BRIEF. Of all the lines below, output only those starting at the one with "- CORE_UTILIZATION: 45 -> 40" and ending at the one with "the third run of note 2", both ends included, exactly as written.
(RECORDS PROVIDED)
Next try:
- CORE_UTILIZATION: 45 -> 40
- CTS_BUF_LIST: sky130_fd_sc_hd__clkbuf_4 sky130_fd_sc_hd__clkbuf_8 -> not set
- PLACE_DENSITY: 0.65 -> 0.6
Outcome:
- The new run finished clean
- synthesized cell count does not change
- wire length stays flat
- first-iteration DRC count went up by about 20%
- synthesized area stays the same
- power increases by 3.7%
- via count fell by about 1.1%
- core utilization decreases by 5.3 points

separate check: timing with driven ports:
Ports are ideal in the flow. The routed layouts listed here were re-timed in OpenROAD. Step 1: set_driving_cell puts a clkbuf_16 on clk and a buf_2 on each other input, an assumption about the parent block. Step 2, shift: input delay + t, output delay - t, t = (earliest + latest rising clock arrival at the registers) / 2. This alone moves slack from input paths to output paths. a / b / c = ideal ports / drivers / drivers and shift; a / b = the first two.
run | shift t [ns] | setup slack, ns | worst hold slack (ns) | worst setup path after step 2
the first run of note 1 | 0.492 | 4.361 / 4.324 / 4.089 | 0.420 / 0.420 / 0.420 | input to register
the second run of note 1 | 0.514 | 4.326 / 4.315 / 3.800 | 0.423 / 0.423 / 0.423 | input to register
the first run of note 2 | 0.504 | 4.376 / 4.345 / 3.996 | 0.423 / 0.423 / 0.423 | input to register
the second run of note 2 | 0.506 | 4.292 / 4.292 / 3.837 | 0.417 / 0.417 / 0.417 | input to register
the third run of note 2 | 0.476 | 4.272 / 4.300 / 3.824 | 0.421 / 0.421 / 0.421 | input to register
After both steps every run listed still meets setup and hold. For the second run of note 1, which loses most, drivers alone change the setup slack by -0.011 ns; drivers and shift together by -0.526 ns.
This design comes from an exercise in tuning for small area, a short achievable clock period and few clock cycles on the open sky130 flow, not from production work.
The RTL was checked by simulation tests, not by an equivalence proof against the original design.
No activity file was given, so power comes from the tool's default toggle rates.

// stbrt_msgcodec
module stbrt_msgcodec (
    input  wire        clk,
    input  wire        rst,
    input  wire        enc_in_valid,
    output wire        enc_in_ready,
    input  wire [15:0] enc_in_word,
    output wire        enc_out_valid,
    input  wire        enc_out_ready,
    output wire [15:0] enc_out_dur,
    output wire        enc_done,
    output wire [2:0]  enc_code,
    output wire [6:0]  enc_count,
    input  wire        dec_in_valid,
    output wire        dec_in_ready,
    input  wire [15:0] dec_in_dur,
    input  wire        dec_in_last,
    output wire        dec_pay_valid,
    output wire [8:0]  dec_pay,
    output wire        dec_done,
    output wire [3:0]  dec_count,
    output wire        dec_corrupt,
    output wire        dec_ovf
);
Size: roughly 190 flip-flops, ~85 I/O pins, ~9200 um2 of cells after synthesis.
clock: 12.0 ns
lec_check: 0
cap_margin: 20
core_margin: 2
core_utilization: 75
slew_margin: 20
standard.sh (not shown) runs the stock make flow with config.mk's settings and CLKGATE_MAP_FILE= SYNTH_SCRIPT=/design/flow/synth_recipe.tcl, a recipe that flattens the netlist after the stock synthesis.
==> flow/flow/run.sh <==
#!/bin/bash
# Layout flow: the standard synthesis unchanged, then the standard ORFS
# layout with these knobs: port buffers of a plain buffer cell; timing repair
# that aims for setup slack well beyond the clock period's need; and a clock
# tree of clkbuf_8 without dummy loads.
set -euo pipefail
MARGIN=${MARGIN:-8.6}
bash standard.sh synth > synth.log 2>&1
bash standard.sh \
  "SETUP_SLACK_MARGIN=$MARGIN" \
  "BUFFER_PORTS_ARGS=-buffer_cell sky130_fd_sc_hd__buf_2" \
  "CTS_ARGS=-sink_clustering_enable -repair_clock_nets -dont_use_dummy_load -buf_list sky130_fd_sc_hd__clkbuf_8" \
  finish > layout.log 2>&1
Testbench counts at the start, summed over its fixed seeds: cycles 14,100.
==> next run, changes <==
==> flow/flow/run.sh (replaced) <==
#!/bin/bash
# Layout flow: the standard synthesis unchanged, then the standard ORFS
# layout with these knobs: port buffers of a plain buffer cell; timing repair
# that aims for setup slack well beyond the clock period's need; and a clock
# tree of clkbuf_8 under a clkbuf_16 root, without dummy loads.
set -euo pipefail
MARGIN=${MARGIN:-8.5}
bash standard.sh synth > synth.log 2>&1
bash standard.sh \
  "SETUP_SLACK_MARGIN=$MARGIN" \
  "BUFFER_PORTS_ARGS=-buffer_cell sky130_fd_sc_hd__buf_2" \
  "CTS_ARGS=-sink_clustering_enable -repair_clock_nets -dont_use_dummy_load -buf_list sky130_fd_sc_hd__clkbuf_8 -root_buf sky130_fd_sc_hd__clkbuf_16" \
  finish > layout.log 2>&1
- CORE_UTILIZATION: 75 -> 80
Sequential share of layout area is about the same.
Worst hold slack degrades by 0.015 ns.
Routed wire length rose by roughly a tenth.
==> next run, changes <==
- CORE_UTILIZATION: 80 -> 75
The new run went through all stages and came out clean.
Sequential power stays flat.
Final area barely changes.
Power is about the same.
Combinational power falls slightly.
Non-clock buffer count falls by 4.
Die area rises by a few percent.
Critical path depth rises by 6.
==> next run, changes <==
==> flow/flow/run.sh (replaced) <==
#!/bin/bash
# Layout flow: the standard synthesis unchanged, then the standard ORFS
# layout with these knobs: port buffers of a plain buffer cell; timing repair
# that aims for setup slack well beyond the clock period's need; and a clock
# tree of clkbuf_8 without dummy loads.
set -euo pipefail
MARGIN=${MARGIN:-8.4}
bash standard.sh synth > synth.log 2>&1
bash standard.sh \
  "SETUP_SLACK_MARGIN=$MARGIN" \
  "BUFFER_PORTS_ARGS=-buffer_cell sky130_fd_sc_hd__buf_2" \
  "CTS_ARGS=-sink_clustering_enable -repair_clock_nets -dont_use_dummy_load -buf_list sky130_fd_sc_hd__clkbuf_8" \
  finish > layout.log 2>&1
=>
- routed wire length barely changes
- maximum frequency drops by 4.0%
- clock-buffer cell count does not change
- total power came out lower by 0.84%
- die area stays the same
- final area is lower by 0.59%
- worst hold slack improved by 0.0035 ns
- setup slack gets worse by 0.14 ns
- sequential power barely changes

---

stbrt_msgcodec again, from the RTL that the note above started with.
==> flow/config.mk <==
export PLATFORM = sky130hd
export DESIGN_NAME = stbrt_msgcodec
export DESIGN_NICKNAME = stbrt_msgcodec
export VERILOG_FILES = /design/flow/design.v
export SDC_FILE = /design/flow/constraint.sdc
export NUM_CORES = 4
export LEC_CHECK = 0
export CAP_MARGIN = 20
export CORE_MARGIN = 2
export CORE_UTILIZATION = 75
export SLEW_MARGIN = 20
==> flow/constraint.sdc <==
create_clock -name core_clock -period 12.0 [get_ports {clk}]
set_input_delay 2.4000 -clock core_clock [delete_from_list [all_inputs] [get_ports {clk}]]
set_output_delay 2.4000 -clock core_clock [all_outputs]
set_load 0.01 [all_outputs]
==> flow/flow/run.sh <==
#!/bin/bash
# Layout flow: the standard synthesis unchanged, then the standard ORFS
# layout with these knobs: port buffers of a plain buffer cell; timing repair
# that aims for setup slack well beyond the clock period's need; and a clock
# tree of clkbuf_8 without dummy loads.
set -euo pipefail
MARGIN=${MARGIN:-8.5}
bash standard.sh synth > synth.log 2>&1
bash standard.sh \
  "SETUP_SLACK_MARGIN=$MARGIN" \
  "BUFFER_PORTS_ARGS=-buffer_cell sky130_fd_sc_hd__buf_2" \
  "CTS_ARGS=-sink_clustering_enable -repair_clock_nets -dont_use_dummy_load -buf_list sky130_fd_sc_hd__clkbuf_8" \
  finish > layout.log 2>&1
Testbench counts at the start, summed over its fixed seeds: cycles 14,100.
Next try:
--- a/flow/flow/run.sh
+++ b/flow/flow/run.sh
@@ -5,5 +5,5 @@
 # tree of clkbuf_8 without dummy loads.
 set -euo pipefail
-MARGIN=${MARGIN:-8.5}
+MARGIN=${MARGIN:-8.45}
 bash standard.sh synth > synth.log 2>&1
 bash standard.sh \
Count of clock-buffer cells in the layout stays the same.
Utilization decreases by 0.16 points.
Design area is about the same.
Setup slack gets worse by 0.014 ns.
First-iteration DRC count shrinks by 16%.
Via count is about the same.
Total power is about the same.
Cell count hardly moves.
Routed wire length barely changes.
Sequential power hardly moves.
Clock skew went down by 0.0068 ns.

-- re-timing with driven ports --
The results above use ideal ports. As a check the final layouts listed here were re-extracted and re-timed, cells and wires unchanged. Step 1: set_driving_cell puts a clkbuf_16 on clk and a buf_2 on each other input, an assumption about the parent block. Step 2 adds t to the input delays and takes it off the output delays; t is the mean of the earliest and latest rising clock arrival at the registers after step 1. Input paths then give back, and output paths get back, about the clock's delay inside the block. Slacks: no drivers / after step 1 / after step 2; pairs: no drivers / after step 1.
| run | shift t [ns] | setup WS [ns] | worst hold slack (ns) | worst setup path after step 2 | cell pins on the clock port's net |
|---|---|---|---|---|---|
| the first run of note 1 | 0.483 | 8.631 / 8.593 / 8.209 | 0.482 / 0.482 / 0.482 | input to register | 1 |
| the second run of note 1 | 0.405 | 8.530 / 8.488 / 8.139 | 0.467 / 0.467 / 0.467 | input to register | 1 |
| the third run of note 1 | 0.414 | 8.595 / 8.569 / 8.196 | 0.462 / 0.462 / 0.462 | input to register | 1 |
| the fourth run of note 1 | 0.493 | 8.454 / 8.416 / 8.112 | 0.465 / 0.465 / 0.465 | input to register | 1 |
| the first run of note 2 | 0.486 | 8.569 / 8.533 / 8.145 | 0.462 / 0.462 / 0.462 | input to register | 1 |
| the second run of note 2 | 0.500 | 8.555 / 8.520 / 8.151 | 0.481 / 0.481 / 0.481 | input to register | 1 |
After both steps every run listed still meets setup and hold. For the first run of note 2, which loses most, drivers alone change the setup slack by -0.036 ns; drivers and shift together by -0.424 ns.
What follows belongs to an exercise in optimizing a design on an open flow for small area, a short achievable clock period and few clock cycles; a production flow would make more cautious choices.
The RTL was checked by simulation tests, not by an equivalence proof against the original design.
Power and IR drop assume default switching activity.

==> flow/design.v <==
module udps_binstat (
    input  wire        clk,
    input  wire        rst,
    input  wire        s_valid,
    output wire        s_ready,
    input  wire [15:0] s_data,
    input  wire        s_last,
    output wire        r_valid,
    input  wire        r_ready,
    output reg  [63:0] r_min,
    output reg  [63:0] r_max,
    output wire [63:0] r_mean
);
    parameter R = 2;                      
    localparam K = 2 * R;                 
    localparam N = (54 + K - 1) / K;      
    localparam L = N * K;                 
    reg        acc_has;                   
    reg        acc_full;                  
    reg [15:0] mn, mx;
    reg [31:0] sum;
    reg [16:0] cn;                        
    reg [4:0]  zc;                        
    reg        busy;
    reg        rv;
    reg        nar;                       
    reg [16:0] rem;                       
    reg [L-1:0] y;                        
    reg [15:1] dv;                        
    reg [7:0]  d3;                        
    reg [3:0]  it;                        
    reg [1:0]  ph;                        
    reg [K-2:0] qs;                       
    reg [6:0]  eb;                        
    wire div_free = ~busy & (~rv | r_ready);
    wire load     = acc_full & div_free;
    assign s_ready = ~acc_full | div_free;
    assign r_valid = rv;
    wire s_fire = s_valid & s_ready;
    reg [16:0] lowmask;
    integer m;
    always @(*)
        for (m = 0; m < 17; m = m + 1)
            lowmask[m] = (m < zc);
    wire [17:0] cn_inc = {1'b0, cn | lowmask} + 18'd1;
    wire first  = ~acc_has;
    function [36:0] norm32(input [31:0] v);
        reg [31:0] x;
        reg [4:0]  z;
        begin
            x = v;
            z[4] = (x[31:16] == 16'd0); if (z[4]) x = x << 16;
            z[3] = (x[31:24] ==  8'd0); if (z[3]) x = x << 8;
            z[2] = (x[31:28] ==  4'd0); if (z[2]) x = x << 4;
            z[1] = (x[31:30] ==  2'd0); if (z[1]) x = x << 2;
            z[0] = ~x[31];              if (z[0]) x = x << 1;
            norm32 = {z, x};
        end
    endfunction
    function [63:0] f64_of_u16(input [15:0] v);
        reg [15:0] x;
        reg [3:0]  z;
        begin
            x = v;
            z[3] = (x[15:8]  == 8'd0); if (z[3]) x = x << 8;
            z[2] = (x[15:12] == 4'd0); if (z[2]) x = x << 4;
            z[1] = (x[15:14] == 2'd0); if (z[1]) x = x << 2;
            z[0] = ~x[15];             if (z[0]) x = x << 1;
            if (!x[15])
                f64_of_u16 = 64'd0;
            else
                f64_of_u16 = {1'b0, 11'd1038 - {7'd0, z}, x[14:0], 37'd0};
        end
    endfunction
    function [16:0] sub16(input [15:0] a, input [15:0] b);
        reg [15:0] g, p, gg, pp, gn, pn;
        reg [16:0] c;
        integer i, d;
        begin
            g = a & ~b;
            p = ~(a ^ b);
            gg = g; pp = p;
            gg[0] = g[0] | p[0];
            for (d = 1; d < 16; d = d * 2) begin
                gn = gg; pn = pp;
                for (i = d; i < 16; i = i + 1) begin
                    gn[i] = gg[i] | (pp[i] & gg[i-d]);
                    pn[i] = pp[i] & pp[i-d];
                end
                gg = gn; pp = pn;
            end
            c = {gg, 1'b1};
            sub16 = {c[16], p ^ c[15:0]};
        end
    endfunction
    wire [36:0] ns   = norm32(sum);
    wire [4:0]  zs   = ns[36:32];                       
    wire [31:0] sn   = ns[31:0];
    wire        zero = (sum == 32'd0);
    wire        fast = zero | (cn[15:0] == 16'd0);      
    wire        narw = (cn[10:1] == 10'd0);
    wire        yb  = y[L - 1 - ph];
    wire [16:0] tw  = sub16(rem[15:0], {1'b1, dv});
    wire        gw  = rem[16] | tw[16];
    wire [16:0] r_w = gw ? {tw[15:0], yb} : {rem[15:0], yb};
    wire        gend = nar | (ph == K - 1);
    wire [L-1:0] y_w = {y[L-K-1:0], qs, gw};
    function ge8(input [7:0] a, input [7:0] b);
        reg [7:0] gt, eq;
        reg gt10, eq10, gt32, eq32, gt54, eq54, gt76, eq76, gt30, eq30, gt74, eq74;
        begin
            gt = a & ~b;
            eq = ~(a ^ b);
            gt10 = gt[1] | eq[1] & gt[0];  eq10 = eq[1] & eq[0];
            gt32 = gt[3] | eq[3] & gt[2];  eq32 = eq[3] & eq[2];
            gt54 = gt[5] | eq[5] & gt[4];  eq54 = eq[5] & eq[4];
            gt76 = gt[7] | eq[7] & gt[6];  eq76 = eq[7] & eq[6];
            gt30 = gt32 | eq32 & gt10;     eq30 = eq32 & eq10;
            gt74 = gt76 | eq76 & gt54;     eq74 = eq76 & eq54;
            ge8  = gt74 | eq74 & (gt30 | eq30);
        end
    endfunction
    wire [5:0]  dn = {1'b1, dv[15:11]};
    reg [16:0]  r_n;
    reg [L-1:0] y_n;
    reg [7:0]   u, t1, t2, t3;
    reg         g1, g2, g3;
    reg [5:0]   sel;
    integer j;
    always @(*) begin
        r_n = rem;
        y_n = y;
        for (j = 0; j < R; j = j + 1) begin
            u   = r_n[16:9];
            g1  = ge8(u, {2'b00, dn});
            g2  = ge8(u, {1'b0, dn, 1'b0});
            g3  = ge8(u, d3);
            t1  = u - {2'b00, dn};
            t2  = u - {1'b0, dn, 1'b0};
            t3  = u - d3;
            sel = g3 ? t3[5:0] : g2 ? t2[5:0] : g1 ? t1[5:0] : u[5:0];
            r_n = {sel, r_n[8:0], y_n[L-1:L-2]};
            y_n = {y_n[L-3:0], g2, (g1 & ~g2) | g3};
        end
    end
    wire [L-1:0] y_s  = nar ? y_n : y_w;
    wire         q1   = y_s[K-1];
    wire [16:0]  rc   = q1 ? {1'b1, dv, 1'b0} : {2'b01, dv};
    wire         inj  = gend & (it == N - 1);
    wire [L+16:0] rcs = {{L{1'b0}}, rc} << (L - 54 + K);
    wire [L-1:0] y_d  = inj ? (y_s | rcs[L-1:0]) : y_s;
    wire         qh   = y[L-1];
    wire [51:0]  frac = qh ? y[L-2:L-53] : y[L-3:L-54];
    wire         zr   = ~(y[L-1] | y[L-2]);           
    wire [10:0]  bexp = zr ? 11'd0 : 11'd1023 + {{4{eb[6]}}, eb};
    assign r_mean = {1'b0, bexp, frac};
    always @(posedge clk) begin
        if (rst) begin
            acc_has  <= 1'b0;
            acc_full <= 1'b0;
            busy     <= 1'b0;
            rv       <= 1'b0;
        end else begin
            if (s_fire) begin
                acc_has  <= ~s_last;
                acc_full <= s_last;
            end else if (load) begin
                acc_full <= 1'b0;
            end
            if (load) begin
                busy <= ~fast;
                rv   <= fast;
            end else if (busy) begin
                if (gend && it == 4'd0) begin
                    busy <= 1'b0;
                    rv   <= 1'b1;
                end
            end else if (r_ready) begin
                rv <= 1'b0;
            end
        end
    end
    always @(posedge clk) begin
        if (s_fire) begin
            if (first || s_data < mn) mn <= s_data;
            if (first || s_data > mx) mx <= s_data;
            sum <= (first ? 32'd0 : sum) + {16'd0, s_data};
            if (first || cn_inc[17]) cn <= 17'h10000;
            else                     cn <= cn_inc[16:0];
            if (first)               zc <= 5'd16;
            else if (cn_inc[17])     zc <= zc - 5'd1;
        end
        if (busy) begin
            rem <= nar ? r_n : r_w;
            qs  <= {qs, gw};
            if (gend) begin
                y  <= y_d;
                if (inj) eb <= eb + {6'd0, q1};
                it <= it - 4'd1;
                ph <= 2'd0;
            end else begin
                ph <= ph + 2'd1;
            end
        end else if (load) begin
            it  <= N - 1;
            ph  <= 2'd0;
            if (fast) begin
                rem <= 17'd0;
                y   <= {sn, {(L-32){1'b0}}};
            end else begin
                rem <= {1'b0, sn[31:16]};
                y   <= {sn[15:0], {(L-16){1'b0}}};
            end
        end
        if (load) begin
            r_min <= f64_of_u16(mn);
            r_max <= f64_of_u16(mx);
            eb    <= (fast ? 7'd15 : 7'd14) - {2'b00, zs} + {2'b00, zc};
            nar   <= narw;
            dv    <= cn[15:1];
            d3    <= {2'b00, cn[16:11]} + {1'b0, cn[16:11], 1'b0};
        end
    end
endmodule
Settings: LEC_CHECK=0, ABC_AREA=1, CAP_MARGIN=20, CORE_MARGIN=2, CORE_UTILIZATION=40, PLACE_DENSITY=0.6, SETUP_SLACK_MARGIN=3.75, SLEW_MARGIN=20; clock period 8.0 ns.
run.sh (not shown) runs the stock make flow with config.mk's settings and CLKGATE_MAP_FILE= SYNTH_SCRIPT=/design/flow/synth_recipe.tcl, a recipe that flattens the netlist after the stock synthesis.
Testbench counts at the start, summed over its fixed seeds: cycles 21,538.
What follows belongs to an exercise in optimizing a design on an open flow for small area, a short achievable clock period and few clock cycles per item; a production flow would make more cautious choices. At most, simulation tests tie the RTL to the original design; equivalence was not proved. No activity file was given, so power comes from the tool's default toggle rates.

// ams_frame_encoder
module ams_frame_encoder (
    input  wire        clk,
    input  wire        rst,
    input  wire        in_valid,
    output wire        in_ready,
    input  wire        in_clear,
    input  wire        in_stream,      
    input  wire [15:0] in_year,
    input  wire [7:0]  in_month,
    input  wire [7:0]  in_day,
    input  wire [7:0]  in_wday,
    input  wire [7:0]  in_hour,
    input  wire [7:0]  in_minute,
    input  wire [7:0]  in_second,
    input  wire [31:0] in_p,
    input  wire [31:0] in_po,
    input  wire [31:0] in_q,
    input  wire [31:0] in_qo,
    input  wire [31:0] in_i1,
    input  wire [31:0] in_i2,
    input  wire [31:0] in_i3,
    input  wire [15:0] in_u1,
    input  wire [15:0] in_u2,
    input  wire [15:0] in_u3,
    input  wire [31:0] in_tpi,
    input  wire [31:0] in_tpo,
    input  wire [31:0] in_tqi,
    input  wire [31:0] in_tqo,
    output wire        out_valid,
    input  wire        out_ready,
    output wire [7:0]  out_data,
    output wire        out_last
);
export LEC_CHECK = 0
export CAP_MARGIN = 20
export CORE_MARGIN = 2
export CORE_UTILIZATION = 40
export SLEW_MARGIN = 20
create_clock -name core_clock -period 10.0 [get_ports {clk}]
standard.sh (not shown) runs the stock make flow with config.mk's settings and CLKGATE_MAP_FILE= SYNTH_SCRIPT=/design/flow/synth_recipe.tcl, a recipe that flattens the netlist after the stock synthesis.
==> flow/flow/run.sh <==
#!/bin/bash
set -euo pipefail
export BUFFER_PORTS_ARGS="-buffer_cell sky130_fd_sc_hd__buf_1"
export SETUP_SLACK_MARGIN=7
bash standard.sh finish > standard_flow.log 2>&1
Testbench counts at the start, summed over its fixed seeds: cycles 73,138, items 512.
(End RECORDS PROVIDED)
(RECORDS PROVIDED)
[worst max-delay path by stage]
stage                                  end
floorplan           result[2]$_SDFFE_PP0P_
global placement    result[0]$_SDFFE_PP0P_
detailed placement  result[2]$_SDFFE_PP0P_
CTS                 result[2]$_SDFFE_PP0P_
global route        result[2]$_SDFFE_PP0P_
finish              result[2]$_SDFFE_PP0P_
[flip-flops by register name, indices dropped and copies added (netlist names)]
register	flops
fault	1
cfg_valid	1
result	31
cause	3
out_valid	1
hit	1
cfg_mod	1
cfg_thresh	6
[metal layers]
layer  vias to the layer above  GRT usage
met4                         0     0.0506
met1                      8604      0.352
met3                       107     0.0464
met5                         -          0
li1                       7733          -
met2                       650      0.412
(End RECORDS PROVIDED)
SOLUTION FOR THIS EXERCISE.
- CORE_UTILIZATION: 45 -> 40
- CTS_BUF_LIST: sky130_fd_sc_hd__clkbuf_4 sky130_fd_sc_hd__clkbuf_8 -> not set
- PLACE_DENSITY: 0.65 -> 0.6
Outcome:
- The new run finished clean
- synthesized cell count does not change
- wire length stays flat
- first-iteration DRC count went up by about 20%
- synthesized area stays the same
- power increases by 3.7%
- via count fell by about 1.1%
- core utilization decreases by 5.3 points

separate check: timing with driven ports:
Ports are ideal in the flow. The routed layouts listed here were re-timed in OpenROAD. Step 1: set_driving_cell puts a clkbuf_16 on clk and a buf_2 on each other input, an assumption about the parent block. Step 2, shift: input delay + t, output delay - t, t = (earliest + latest rising clock arrival at the registers) / 2. This alone moves slack from input paths to output paths. a / b / c = ideal ports / drivers / drivers and shift; a / b = the first two.
run | shift t [ns] | setup slack, ns | worst hold slack (ns) | worst setup path after step 2
the first run of note 1 | 0.492 | 4.361 / 4.324 / 4.089 | 0.420 / 0.420 / 0.420 | input to register
the second run of note 1 | 0.514 | 4.326 / 4.315 / 3.800 | 0.423 / 0.423 / 0.423 | input to register
the first run of note 2 | 0.504 | 4.376 / 4.345 / 3.996 | 0.423 / 0.423 / 0.423 | input to register
the second run of note 2 | 0.506 | 4.292 / 4.292 / 3.837 | 0.417 / 0.417 / 0.417 | input to register
the third run of note 2 | 0.476 | 4.272 / 4.300 / 3.824 | 0.421 / 0.421 / 0.421 | input to register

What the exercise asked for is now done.